Content starts

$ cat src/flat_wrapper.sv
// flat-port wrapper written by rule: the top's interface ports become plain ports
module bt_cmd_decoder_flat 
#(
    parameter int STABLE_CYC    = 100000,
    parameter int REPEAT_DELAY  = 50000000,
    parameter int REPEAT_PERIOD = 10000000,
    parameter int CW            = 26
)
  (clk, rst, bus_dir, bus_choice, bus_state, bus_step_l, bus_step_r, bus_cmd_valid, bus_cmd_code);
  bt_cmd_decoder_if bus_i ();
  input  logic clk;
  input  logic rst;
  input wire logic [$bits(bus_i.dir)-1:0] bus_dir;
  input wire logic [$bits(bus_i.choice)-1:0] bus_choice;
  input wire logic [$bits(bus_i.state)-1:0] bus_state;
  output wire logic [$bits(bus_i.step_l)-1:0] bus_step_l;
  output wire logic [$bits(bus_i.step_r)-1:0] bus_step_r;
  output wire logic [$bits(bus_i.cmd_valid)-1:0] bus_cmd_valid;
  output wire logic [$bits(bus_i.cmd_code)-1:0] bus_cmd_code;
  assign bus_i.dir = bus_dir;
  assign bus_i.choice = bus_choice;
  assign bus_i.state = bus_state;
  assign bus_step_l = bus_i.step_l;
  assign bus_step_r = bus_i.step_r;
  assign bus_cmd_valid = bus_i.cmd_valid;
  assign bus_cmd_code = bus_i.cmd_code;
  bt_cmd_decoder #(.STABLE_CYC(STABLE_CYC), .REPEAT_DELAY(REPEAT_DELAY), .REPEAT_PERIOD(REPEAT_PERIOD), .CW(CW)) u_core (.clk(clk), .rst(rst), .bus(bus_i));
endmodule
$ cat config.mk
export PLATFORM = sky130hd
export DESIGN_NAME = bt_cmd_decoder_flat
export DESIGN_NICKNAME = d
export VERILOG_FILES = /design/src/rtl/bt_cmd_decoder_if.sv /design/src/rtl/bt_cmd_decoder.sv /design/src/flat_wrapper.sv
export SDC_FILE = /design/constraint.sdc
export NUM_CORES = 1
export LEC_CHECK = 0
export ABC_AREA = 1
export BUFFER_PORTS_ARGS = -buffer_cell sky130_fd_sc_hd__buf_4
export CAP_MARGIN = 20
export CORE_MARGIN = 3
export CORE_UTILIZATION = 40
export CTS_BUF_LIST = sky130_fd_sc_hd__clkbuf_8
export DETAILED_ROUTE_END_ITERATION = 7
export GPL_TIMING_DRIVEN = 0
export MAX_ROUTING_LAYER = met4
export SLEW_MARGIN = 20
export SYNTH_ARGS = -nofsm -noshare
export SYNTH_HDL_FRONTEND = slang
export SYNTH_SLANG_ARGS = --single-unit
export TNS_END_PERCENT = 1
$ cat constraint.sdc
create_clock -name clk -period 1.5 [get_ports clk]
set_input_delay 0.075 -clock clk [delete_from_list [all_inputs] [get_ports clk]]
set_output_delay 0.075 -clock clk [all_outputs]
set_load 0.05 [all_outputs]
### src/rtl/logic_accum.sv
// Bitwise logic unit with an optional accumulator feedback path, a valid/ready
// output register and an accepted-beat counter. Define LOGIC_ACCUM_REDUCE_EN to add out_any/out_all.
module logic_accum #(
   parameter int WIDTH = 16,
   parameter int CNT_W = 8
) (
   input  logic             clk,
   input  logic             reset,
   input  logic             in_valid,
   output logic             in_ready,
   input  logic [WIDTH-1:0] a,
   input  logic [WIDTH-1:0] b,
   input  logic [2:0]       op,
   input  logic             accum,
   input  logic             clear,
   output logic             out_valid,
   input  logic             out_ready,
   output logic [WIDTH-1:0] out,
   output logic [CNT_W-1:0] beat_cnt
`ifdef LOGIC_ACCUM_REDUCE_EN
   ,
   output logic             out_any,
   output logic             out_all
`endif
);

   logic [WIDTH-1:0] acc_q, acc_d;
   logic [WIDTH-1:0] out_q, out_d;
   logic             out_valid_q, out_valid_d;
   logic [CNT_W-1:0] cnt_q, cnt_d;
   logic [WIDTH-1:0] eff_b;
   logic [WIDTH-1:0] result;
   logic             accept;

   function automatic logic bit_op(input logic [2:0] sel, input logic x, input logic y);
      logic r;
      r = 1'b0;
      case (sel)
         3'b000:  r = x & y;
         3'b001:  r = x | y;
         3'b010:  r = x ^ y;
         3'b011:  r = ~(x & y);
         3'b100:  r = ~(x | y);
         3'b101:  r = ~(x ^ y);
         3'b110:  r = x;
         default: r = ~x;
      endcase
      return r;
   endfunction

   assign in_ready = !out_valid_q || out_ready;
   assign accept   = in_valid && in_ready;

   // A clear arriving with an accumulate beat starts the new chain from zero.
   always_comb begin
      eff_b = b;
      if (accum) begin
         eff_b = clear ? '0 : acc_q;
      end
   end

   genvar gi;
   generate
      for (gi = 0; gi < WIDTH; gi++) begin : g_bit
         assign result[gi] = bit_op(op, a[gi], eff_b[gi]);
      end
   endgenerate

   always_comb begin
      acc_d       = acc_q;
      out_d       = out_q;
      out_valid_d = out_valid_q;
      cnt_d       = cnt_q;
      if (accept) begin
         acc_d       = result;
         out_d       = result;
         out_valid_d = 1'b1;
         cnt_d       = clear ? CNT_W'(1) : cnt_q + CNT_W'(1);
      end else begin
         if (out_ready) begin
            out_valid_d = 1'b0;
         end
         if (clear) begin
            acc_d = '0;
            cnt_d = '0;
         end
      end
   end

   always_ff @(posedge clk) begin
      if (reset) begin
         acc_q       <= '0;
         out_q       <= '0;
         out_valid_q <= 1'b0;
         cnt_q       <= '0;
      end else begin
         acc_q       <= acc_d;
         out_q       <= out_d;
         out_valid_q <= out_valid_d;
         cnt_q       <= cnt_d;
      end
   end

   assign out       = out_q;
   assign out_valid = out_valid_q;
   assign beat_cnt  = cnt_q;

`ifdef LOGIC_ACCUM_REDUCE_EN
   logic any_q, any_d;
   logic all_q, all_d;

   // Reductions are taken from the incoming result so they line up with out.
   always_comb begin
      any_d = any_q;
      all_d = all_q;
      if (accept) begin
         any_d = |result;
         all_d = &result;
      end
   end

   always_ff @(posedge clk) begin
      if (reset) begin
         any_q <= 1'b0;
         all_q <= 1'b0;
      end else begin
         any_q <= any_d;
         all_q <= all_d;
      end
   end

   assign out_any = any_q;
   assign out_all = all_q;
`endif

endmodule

Content ends
Content starts

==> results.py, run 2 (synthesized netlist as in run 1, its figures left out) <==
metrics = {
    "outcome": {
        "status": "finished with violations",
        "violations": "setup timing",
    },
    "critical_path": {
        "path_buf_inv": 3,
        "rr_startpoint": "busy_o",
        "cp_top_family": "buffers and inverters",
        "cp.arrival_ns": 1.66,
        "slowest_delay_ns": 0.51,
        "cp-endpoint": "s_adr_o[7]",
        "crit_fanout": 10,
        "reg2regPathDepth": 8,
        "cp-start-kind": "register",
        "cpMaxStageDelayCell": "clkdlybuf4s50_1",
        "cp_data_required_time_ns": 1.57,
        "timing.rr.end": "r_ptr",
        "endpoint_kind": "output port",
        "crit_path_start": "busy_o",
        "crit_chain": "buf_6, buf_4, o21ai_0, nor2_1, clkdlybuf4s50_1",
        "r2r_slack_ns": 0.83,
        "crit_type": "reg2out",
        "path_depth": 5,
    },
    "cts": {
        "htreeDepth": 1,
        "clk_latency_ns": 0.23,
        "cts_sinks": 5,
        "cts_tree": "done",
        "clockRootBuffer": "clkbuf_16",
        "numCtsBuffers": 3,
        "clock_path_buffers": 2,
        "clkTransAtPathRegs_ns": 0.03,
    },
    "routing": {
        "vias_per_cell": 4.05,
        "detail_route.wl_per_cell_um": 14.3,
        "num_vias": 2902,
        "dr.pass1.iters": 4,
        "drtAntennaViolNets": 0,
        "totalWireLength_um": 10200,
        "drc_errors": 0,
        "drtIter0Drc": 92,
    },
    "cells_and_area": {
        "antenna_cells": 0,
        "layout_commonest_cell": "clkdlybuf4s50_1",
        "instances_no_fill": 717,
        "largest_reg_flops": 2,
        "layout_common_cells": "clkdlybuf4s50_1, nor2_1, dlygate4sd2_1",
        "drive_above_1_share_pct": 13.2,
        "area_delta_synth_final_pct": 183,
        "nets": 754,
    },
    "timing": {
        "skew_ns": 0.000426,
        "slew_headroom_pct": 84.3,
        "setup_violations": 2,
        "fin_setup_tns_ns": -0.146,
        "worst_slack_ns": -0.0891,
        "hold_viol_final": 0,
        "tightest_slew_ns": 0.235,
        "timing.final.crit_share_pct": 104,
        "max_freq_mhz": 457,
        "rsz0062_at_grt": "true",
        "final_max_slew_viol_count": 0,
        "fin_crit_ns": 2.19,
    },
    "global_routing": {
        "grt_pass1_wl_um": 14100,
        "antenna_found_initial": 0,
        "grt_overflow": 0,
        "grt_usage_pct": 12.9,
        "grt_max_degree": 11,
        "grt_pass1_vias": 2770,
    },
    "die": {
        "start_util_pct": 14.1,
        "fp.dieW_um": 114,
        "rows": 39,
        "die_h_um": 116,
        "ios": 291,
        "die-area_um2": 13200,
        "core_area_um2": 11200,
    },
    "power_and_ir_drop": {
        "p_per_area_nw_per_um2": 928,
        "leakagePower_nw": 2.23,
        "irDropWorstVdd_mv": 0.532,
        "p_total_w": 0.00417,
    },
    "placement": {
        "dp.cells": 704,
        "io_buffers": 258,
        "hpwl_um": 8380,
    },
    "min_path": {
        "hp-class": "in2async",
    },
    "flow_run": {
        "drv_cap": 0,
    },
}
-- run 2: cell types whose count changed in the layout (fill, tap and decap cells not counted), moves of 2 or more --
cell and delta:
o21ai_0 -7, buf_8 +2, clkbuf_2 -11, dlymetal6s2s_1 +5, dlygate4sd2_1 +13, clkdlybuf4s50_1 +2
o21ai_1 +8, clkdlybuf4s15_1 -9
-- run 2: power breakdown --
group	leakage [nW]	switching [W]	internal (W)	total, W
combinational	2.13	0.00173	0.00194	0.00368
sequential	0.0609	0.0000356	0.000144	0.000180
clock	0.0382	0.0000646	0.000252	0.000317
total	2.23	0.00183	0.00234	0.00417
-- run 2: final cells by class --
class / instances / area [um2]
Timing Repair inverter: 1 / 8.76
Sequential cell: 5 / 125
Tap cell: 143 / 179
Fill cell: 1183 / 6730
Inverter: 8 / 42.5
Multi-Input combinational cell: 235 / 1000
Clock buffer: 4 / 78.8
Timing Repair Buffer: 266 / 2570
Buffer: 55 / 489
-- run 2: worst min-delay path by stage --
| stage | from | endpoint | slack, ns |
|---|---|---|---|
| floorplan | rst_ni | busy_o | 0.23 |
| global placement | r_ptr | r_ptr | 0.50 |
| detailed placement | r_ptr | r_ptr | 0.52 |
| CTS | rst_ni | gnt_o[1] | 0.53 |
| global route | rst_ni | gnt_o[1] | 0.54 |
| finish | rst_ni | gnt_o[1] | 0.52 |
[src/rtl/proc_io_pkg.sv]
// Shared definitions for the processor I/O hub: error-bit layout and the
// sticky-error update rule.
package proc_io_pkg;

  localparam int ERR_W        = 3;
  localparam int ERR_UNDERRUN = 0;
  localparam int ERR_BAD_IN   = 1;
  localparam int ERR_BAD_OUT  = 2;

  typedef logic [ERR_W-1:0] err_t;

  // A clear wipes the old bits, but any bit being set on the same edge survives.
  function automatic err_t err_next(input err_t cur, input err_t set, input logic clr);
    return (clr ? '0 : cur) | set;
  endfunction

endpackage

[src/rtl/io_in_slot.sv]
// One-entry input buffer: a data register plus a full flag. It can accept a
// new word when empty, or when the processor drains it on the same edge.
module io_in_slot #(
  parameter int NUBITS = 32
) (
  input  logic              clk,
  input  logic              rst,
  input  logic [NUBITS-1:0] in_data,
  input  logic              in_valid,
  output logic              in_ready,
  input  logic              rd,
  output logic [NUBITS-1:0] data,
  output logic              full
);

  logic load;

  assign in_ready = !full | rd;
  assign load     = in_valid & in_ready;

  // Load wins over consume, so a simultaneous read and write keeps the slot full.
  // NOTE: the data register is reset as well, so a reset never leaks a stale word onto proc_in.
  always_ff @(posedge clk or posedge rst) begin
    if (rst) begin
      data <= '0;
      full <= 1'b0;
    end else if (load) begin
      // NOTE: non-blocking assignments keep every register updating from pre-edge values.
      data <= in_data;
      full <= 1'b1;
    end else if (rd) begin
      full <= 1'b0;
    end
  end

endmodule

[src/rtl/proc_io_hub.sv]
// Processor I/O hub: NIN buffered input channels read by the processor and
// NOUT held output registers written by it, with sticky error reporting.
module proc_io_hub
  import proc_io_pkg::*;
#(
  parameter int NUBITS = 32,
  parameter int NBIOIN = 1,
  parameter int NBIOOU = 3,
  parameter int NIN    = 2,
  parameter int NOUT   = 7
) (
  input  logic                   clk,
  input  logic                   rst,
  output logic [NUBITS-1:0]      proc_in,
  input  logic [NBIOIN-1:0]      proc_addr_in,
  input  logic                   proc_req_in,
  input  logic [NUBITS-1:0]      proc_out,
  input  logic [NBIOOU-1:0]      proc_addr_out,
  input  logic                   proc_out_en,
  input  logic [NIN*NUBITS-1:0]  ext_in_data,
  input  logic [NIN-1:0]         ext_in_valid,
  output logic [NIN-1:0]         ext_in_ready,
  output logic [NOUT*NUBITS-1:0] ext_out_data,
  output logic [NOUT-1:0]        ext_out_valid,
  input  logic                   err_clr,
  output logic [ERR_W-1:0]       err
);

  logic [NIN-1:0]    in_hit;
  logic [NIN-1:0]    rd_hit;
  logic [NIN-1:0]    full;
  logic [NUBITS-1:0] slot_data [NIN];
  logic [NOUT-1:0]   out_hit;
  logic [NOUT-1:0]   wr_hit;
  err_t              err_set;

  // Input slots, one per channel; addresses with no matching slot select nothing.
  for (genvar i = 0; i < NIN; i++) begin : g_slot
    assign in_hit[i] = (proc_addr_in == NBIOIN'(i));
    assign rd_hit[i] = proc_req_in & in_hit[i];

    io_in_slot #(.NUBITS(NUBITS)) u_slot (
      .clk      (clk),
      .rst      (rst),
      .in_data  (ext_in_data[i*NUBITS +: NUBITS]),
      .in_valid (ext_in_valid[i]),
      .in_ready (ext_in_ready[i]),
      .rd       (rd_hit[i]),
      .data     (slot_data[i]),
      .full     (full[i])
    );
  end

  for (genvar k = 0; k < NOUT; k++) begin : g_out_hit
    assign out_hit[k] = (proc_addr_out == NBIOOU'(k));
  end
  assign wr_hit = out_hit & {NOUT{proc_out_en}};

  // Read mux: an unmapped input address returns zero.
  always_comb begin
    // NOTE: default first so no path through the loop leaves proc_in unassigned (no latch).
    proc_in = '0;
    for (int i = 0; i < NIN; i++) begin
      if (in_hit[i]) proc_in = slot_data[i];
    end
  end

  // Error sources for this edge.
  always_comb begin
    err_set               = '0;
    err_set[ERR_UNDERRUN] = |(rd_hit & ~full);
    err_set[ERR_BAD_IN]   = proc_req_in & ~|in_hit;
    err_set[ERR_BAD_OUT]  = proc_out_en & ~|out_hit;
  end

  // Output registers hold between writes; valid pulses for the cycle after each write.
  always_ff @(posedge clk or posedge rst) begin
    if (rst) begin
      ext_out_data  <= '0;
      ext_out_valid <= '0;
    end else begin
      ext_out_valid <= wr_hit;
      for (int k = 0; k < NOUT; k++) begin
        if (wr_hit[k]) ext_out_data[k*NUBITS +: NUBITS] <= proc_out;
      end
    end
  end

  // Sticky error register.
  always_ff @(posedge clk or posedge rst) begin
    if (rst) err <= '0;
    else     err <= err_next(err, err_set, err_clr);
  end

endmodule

Content ends

Copy out the lines above with "placement" in them.

    "placement": {
| global placement | r_ptr | r_ptr | 0.50 |
| detailed placement | r_ptr | r_ptr | 0.52 |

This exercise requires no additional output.